大切な宝物を見つけたような、あかるい笑顔だった。
ジョースター一行とは異なる目的でここまで辿り着いた澪が、この旅路で何かしらの答えを見つけられたのならば、信じようと思った。
それがどんな結果を招いたとしても受け入れようと──誓った。
だから、
「なら、よかった」
シーザーはそれだけを告げて、羽根を手に取った。
小さな羽根飾りは、まるで何かを訴えるかのように彼の手の中でふわりと揺れた。
「よぉっし、シーザー!」
全ての準備が終わったのか、澪は俄然イキイキした様子で問いかける。
「シャボン液の準備は万端かね!?」
「当然」
「波紋の調子は万全かね!?」
「もちろんだ!」
「じゃあDIOのあほと、スタンド使いをボッコボコにする覚悟はおーけー!?」
「ッたりめーだろうが! 俺を誰だと思っていやがる!」
胸を張るシーザーに、澪は肉食獣めいたぎらつく瞳でにやりと笑い、いつの間に出したのか愛刀を腰に差し、片方の手には昔ながらのマッチ箱。

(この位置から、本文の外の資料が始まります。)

**src/hw/rtl/ptts_pkg.sv**
```systemverilog
// Package for the periodic task timer scheduler: word types, command and
// result codes, slot states. No dependencies.
`timescale 1ns / 1ps
`default_nettype none
package ptts_pkg;
   localparam int SLOTS      = 16;
   localparam int SLOT_W     = 4;
   localparam int FIRE_LIMIT = 16;
   localparam int QDEPTH     = 2;

   localparam logic [1:0] CMD_TICK   = 2'd0;
   localparam logic [1:0] CMD_ADD    = 2'd1;
   localparam logic [1:0] CMD_CANCEL = 2'd2;
   localparam logic [1:0] CMD_SHUT   = 2'd3;

   localparam logic [1:0] KIND_ADD    = 2'd0;
   localparam logic [1:0] KIND_CANCEL = 2'd1;
   localparam logic [1:0] KIND_FIRE   = 2'd2;
   localparam logic [1:0] KIND_SHUT   = 2'd3;

   localparam logic [1:0] ST_FRESH  = 2'd0;
   localparam logic [1:0] ST_SCHED  = 2'd1;
   localparam logic [1:0] ST_DONE   = 2'd2;
   localparam logic [1:0] ST_CANCEL = 2'd3;

   typedef struct packed {
      logic [1:0]  cmd;
      logic [3:0]  slot;
      logic [31:0] time_value;
      logic        start_absolute;
      logic [30:0] period_ms;
      logic        resched_from_fire;
   } req_type;

   typedef struct packed {
      logic [1:0] kind;
      logic [3:0] task_slot;
      logic       ok;
      logic       last;
   } rsp_type;
endpackage
`default_nettype wire

```
**src/hw/rtl/ptts_front.sv**
```systemverilog
// Front end: accepts request words and queues them for the engine.
// Depends on ptts_pkg.
`timescale 1ns / 1ps
`default_nettype none
module ptts_front (
   input  wire                   clock,
   input  wire                   reset,
   input  wire                   req_valid,
   output logic                  req_ready,
   input  ptts_pkg::req_type     req_word,
   output logic                  q_valid,
   input  wire                   q_pop,
   output ptts_pkg::req_type     q_word
);
   ptts_pkg::req_type mem_ff [ptts_pkg::QDEPTH];
   logic rd_ff, rd_in, wr_ff, wr_in;
   logic [1:0] cnt_ff, cnt_in;
   logic push;

   assign req_ready = (cnt_ff != 2'(ptts_pkg::QDEPTH));
   assign push      = req_valid && req_ready;
   assign q_valid   = (cnt_ff != 2'd0);
   assign q_word    = mem_ff[rd_ff];

   always_comb begin
      rd_in  = rd_ff ^ (q_pop && q_valid);
      wr_in  = wr_ff ^ push;
      cnt_in = cnt_ff + 2'(push) - 2'(q_pop && q_valid);
   end

   always_ff @(posedge clock) begin
      if (reset) begin
         rd_ff  <= 1'b0;
         wr_ff  <= 1'b0;
         cnt_ff <= 2'd0;
      end else begin
         rd_ff  <= rd_in;
         wr_ff  <= wr_in;
         cnt_ff <= cnt_in;
      end
      if (push) mem_ff[wr_ff] <= req_word;
   end
endmodule
`default_nettype wire

```
**src/hw/rtl/ptts_engine.sv**
```systemverilog
// Back end: slot table, clock and the tick scan sequencer; drives the
// result register. Depends on ptts_pkg.
`timescale 1ns / 1ps
`default_nettype none
module ptts_engine (
   input  wire                   clock,
   input  wire                   reset,
   input  wire                   q_valid,
   output logic                  q_pop,
   input  ptts_pkg::req_type     q_word,
   output logic                  rsp_valid,
   input  wire                   rsp_ready,
   output ptts_pkg::rsp_type     rsp_word
);
   typedef enum logic [1:0] {IDLE, SCAN, EMIT, HOLD} state_type;

   state_type   state_ff;
   logic [31:0] clock_ms_ff;
   logic        accepting_ff;
   logic [1:0]  status_ff [ptts_pkg::SLOTS];
   logic [31:0] due_ff    [ptts_pkg::SLOTS];
   logic [30:0] period_ff [ptts_pkg::SLOTS];
   logic        mode_ff   [ptts_pkg::SLOTS];
   logic [ptts_pkg::SLOTS-1:0] fired_ff;
   logic [3:0]  idx_ff;           // scan position
   logic        found_ff;
   logic [3:0]  best_ff;
   logic [31:0] best_due_ff;
   logic [4:0]  nfired_ff;
   logic        pend_ff;          // a fire word waits for its last flag
   logic [3:0]  pend_slot_ff;
   logic        rsp_valid_ff;
   ptts_pkg::rsp_type rsp_ff;

   logic       cand, better, more, add_ok, out_free;
   logic [31:0] base;

   assign rsp_valid = rsp_valid_ff;
   assign rsp_word  = rsp_ff;
   assign q_pop     = (state_ff == IDLE) && q_valid && !rsp_valid_ff;

   always_comb begin
      cand     = (status_ff[idx_ff] == ptts_pkg::ST_SCHED) && !fired_ff[idx_ff] &&
                 (due_ff[idx_ff] < clock_ms_ff);
      better   = !found_ff || (due_ff[idx_ff] < best_due_ff);
      base     = mode_ff[best_ff] ? clock_ms_ff : due_ff[best_ff];
      more     = (nfired_ff != 5'(ptts_pkg::FIRE_LIMIT - 1));
      add_ok   = accepting_ff && (status_ff[q_word.slot] == ptts_pkg::ST_FRESH);
      out_free = !rsp_valid_ff || rsp_ready;
   end

   always_ff @(posedge clock) begin
      if (reset) begin
         state_ff     <= IDLE;
         clock_ms_ff  <= 32'd0;
         accepting_ff <= 1'b1;
         rsp_valid_ff <= 1'b0;
         for (int i = 0; i < ptts_pkg::SLOTS; i++) status_ff[i] <= ptts_pkg::ST_FRESH;
      end else begin
         case (state_ff)
            IDLE: begin
               if (q_pop) begin
                  case (q_word.cmd)
                     ptts_pkg::CMD_TICK: begin
                        clock_ms_ff <= clock_ms_ff + 32'd1;
                        fired_ff    <= '0;
                        idx_ff      <= 4'd0;
                        found_ff    <= 1'b0;
                        nfired_ff   <= 5'd0;
                        pend_ff     <= 1'b0;
                        state_ff    <= SCAN;
                     end
                     ptts_pkg::CMD_ADD: begin
                        rsp_ff       <= {ptts_pkg::KIND_ADD, q_word.slot, add_ok, 1'b1};
                        rsp_valid_ff <= 1'b1;
                        if (add_ok) begin
                           due_ff[q_word.slot] <= q_word.start_absolute ? q_word.time_value
                                                  : clock_ms_ff + q_word.time_value;
                           period_ff[q_word.slot] <= q_word.period_ms;
                           mode_ff[q_word.slot]   <= q_word.resched_from_fire;
                           status_ff[q_word.slot] <= ptts_pkg::ST_SCHED;
                        end
                     end
                     ptts_pkg::CMD_CANCEL: begin
                        rsp_ff <= {ptts_pkg::KIND_CANCEL, q_word.slot,
                                   (status_ff[q_word.slot] == ptts_pkg::ST_SCHED), 1'b1};
                        rsp_valid_ff <= 1'b1;
                        status_ff[q_word.slot] <= ptts_pkg::ST_CANCEL;
                     end
                     default: begin
                        rsp_ff       <= {ptts_pkg::KIND_SHUT, 4'd0, 1'b0, 1'b1};
                        rsp_valid_ff <= 1'b1;
                        accepting_ff <= 1'b0;
                        for (int i = 0; i < ptts_pkg::SLOTS; i++)
                           status_ff[i] <= ptts_pkg::ST_CANCEL;
                     end
                  endcase
               end else if (rsp_ready) begin
                  rsp_valid_ff <= 1'b0;
               end
            end
            SCAN: begin
               if (rsp_ready) rsp_valid_ff <= 1'b0;
               if (cand && better) begin
                  found_ff    <= 1'b1;
                  best_ff     <= idx_ff;
                  best_due_ff <= due_ff[idx_ff];
               end
               idx_ff <= idx_ff + 4'd1;
               if (idx_ff == 4'(ptts_pkg::SLOTS - 1)) state_ff <= EMIT;
            end
            EMIT: begin
               // The previous fire goes out now: last when this pass found nothing.
               if (out_free) begin
                  rsp_valid_ff <= pend_ff;
                  if (pend_ff)
                     rsp_ff <= {ptts_pkg::KIND_FIRE, pend_slot_ff, 1'b1, !found_ff};
                  pend_ff <= found_ff;
                  if (found_ff) begin
                     fired_ff[best_ff] <= 1'b1;
                     if (period_ff[best_ff] == 31'd0)
                        status_ff[best_ff] <= ptts_pkg::ST_DONE;
                     else
                        due_ff[best_ff] <= base + {1'b0, period_ff[best_ff]};
                     pend_slot_ff <= best_ff;
                     nfired_ff    <= nfired_ff + 5'd1;
                     idx_ff       <= 4'd0;
                     found_ff     <= 1'b0;
                     state_ff     <= more ? SCAN : HOLD;
                  end else begin
                     state_ff <= IDLE;
                  end
               end
            end
            default: begin
               // Fire limit hit: the held fire is the final word of the tick.
               if (out_free) begin
                  rsp_ff       <= {ptts_pkg::KIND_FIRE, pend_slot_ff, 1'b1, 1'b1};
                  rsp_valid_ff <= 1'b1;
                  pend_ff      <= 1'b0;
                  state_ff     <= IDLE;
               end
            end
         endcase
      end
   end
endmodule
`default_nettype wire

```
**src/hw/rtl/periodic_task_timer_scheduler_top.sv**
```systemverilog
// Top level of the periodic task timer scheduler.
// Depends on ptts_pkg, ptts_front and ptts_engine.
//
// Request words (req_*) carry tick, add, cancel or shutdown commands.
// Result words (rsp_*) carry replies and fire events; last marks the final
// word that a request causes. A tick with nothing due gives no word.
// A two-word queue sits between the request port and the engine, so
// requests are taken while the engine scans or waits on the receiver.
// Add, cancel and shutdown: the request passes the queue, then the reply
// is registered; no new command is popped while a reply is still held.
// A tick: it is popped, then one scan pass over all SLOTS per fired task
// plus one closing empty pass. With 16 fires the closing pass is skipped
// and the held fire goes out as the final word of the tick.
// Each fire word is held until the following pass ends, so its last flag
// is known when it is presented.
// Reset clears the clock to zero, reopens adds and marks all slots fresh.
// A stalled receiver stalls the engine at the end of a pass or before the
// next command; the queue then fills and req_ready drops.
`timescale 1ns / 1ps
`default_nettype none
module periodic_task_timer_scheduler_top (
   input  wire                clock,
   input  wire                reset,
   input  wire                req_valid,
   output logic               req_ready,
   input  ptts_pkg::req_type  req_data,
   output logic               rsp_valid,
   input  wire                rsp_ready,
   output ptts_pkg::rsp_type  rsp_data
);
   ptts_pkg::req_type q_word;
   logic q_valid, q_pop;

   ptts_front u_front (
      .clock(clock), .reset(reset),
      .req_valid(req_valid), .req_ready(req_ready), .req_word(req_data),
      .q_valid(q_valid), .q_pop(q_pop), .q_word(q_word)
   );

   // The engine owns the result register directly.
   ptts_engine u_engine (
      .clock(clock), .reset(reset),
      .q_valid(q_valid), .q_pop(q_pop), .q_word(q_word),
      .rsp_valid(rsp_valid), .rsp_ready(rsp_ready), .rsp_word(rsp_data)
   );
endmodule
`default_nettype wire
```
**config.mk**
```make
export PLATFORM = sky130hd
export DESIGN_NAME = periodic_task_timer_scheduler_top
export DESIGN_NICKNAME = d
export VERILOG_FILES = /design/src/hw/rtl/ptts_pkg.sv /design/src/hw/rtl/ptts_front.sv /design/src/hw/rtl/ptts_engine.sv /design/src/hw/rtl/periodic_task_timer_scheduler_top.sv
export SDC_FILE = /design/constraint.sdc
export NUM_CORES = 2
export LEC_CHECK = 0
export BUFFER_PORTS_ARGS = -buffer_cell sky130_fd_sc_hd__buf_2
export CAP_MARGIN = 10
export CORE_MARGIN = 2
export CORE_UTILIZATION = 40
export DETAILED_ROUTE_END_ITERATION = 8
export PLACE_DENSITY_LB_ADDON = 0.25
export SKIP_CTS_REPAIR_TIMING = 1
export SLEW_MARGIN = 20
export SYNTH_ARGS = -nofsm -noshare
export SYNTH_HDL_FRONTEND = slang
export SYNTH_HIERARCHICAL = 1
export SYNTH_SLANG_ARGS = --single-unit
```
**constraint.sdc**
```tcl
create_clock -name clock -period 6.65 [get_ports clock]
set_clock_uncertainty 0.15 [all_clocks]
set_input_delay 0.9975 -clock clock [delete_from_list [all_inputs] [get_ports clock]]
set_output_delay 0.9975 -clock clock [all_outputs]
set_load 0.005 [all_outputs]
```
==> results.py <==
metrics = {
    "run_status": {
        "status": "finished, final reports clean",
    },
    "clock_tree": {
        "path_clk_slew_ns": 0.06,
        "cts.sinks": 1321,
        "cts_tree": "done",
        "ctsLongestPathBuffers": 3,
        "cts-buffers-inserted": 138,
        "cts_root_buffer": "clkbuf_16",
        "worstSkewPairLatency_ns": 0.79,
        "cts_htree_levels": 4,
    },
    "synth": {
        "synthSimpleGateAreaFrac_pct": 4.07,
        "synth_top_family_by_area": "multiplexers",
        "ys_top_cells_by_area": "edfxtp_1, mux4_2, ha_1, mux2_2, dfxtp_1",
        "ys_seq_area_share_pct": 64.9,
        "syn_nets": 3590,
        "ys.warnings.count": 6,
        "synthAdderAreaFrac_pct": 2.84,
        "ys_types": 74,
        "synth-xor-area-share_pct": 1.12,
        "yosys.area.top_type_share_pct": 63.3,
        "synthesis.area_um2": 60400,
        "synth_edf_count": 1273,
        "synth_compound_area_share_pct": 4.53,
        "synth-seq-cells": 1321,
        "yosysTopAreaCell": "edfxtp_1",
        "synth_mux_area_share_pct": 20.6,
        "synth-async-reset-ratio_pct": 0,
        "syn_area_per_cell_um2": 17.9,
        "ys.flop_type": "edfxtp_1",
        "netlist_instances": 3379,
    },
    "place": {
        "place_inst": 5437,
        "place_hpwl_um": 102000,
        "dpl-instance-area_um2": 64200,
        "io_buffers": 84,
        "place_congestion": 0.909,
    },
    "sta": {
        "hold_viol": 0,
        "relSlewSlack_pct": 23.6,
        "max_clock_freq_ghz": 0.164,
        "finalMaxSlewViolations": 0,
        "hold_ws_ns": 0.242,
        "timing.final.crit_period_ns": 6.10,
        "rsz0062_at_grt": "false",
        "fin_crit_sh_pct": 91.7,
        "setup-violations-final": 0,
        "tns_ns": 0,
        "worst_pin_slew_ns": 1.15,
    },
    "pwr": {
        "p_sw_share_pct": 27.1,
        "seqPwrFrac_pct": 48.0,
        "vdd.ir_drop.worst_mv": 0.259,
        "p_leak_nw": 22.4,
        "intPower_w": 0.0157,
        "cellPowerDensity_nw_per_um2": 314,
        "p_comb_share_pct": 16.9,
        "clock_power_share_pct": 35.1,
        "p_sw_w": 0.00585,
    },
    "min_path": {
        "holdPathStages": 1,
        "min_path_type": "primary input to register",
    },
    "final_layout": {
        "mostFrequentLayoutCell": "edfxtp_1",
        "final_cells": 5688,
        "n_antenna_cell": 0,
        "drive_above_1_share_pct": 29.1,
        "final_nets": 3772,
        "synthToLayoutAreaGrowth_pct": 13.8,
        "fin_area_um2": 68700,
        "final_cell_mix": "edfxtp_1, mux4_2, clkbuf_16, nand2_1, nor2_1",
    },
    "critical_path": {
        "cp_top_family": "compound AO/OA/AOI/OAI gates",
        "worstSetupPathType": "register to register",
        "worstSetupEndpointType": "register",
        "crit_chain": "buf_12 > buf_12 > nor2_1 > a221oi_1 > nor2_1 > o21ai_0 > ha_1 > o211ai_1 > nand2_1 > nand3_1 > a21oi_1 > o211a_1 > o31a_1 > o41ai_2 > o21bai_1 > xnor2_1 > a21boi_2",
        "critPathMaxFanout": 38,
        "max_stage_delay_ns": 0.79,
        "critPathBufInv": 2,
        "r2r_cells": 17,
        "slowest_stage": "dfxtp_4",
        "start_kind": "register",
        "critPathRequiredTime_ns": 6.96,
        "critPathArrivalTime_ns": 6.41,
        "cp_num_cells": 17,
    },
    "job": {
        "cap_violations": 0,
    },
    "global_routing": {
        "antenna_found_initial": 4,
        "grt_max_degree": 57,
        "grt_remaining_overflow": 0,
        "grt_pass1_vias": 33215,
        "grt_first_pass_wirelength_um": 234000,
        "track_usage_pct": 21.1,
    },
    "floorplan": {
        "io_pins": 85,
        "core-area_um2": 150000,
        "start_util_pct": 40.3,
        "dieArea_um2": 154000,
        "die_y_um": 393,
        "die_w_um": 393,
        "std_cell_rows": 142,
    },
    "routing": {
        "ant_nets": 0,
        "via_per_inst": 5.90,
        "drc_errors": 0,
        "drt_iter0_markers": 3297,
        "vias": 33579,
        "firstDrtPassIters": 6,
        "wire_per_inst_um": 28.4,
        "totalWireLength_um": 161000,
    },
}
==> through the flow <==
step	setup slack [ns]	power (W)	utilization [%]
6_report	0.552	0.0216	45.9
3_5_place_dp	0.585	0.0142	42.9
2_1_floorplan	0.0915	0.0128	-
4_1_cts	0.556	0.0218	45.8
5_1_grt	0.236	0.0224	45.9
3_3_place_gp	0.597	0.0141	42.9
==> power by group through the flow <==
stage / sequential (W) / clock, W / combinational [W]
3_5_place_dp: 0.0106 / 0 / 0.00366
5_1_grt: 0.0104 / 0.00806 / 0.00397
3_3_place_gp: 0.0106 / 0 / 0.00359
2_1_floorplan: 0.0104 / 0 / 0.00237
6_report: 0.0104 / 0.00757 / 0.00365
4_1_cts: 0.0104 / 0.00773 / 0.00367
==> cell type report <==
cell class / instances / area [um2]
Fill cell: 12566 / 81100
Clock inverter: 76 / 761
Sequential cell: 1321 / 39200
Inverter: 102 / 385
Multi-Input combinational cell: 1781 / 20500
Timing Repair Buffer: 217 / 1640
Tap cell: 2016 / 2520
Clock buffer: 175 / 3680
==> worst paths after layout <==
check                        startpoint                     end  slack, ns
setup reg to reg               register  u_engine/due_ff[9][26]       0.55
hold / removal             req_data[25]   u_front/mem_ff[0][25]       0.24
setup / recovery               register  u_engine/due_ff[9][26]       0.55
hold reg to reg   u_engine/accepting_ff   u_engine/accepting_ff       0.30
==> state kept, by name, indices dropped and copies added (netlist names), 4 cells and up, named ones only <==
name                   count
u_engine/due_ff          512
u_engine/period_ff       496
u_front/mem_ff           142
u_engine/best_due_ff      32
u_engine/clock_ms_ff      32
u_engine/status_ff        32
u_engine/fired_ff         16
u_engine/mode_ff          16
u_engine/rsp_word          8
u_engine/nfired_ff         5
u_engine/best_ff           4
u_engine/idx_ff            4
u_engine/pend_slot_ff      4
==> kinds of logic (layout without fill, tap and decap cells) <==
group | Yosys count | after routing
mux | 629 | 629
buf+inv | 277 | 570
flops | 1321 | 1321
xor+xnor | 77 | 77
compound gates | 427 | 427
fa+ha+maj | 136 | 136
simple gates | 512 | 512
==> Yosys cell counts (13+ instances only) <==
cell      count
mux4_2      482
a31oi_1      17
mux2_2      111
o211ai_1     18
mux2i_1      35
edfxtp_1   1273
clkbuf_1     99
o22ai_1      18
xnor2_1      58
buf_1        35
inv_1       100
dfxtp_1      48
a211oi_1     26
o21a_1       13
nand3_1      40
o21ai_0      86
buf_2        28
and2_1       15
nand2_1     140
a21oi_1     121
xor2_1       19
a21o_1       41
nand2b_1     34
ha_1        134
nor3_1       19
nor2b_1      27
nand4_1      24
nor2_1      151
==> routing by layer <==
metal / vias up / routed length, um / GRT usage [%]
met3: 214 / 10200 / 3.52
met5: - / 18 / 0
met2: 1226 / 75700 / 32.9
li1: 14289 / - / -
met1: 17848 / 71500 / 30.9
met4: 2 / 3950 / 5.76
Note: power is estimated with default switching activity, not from simulation.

「待ってろよディオ! よくも僕ん家をシロアリなんぞで倒壊させてくれたな! 目には目を! 歯には歯を!」
シュッとマッチの先がすられ、火が灯る。
「規模が小さいのが残念だけど……家屋破壊には家屋破壊じゃああ! 喰らえーい!」
全身を駆け巡るハイテンションに身を任せて威勢良く大声を張り上げ、ぽーんと投げられた火の点いたマッチは狙い違わず火薬の真上に。
「ふぁいやーッ!」
刹那、爆音。
風が渦巻き、衝撃が髪をちぎれよとばかりに掻き乱す。熱波がどっと押し寄せてきた。
風向きの関係で真っ黒な煙をうっかり吸って盛大にむせていると、その間に煙は晴れ、壁のいちぶと窓ガラスが粉々に粉砕されていた。
「おお……ホントに爆発したな」
「えっ信じてなかったの?」
感心するシーザーに向き直ると、咄嗟に目線を逸らされた。まぁいいけど。
「そんなことより早く行こう! スタンド使いを索敵したり迎撃しつつポルナレフさんたちと合流!」
「ああ」
「あと壁とか窓、片っ端から破壊してもいい? ワムウさんの時みたいに!」
どうやら相当鬱憤が溜まっていたのか、刀をぶんぶん振り回しながら意気揚々としている澪を止める術が、シーザーには思いつかなかった。
「……自爆しないならな」
残念ながら手榴弾は品切れなのである。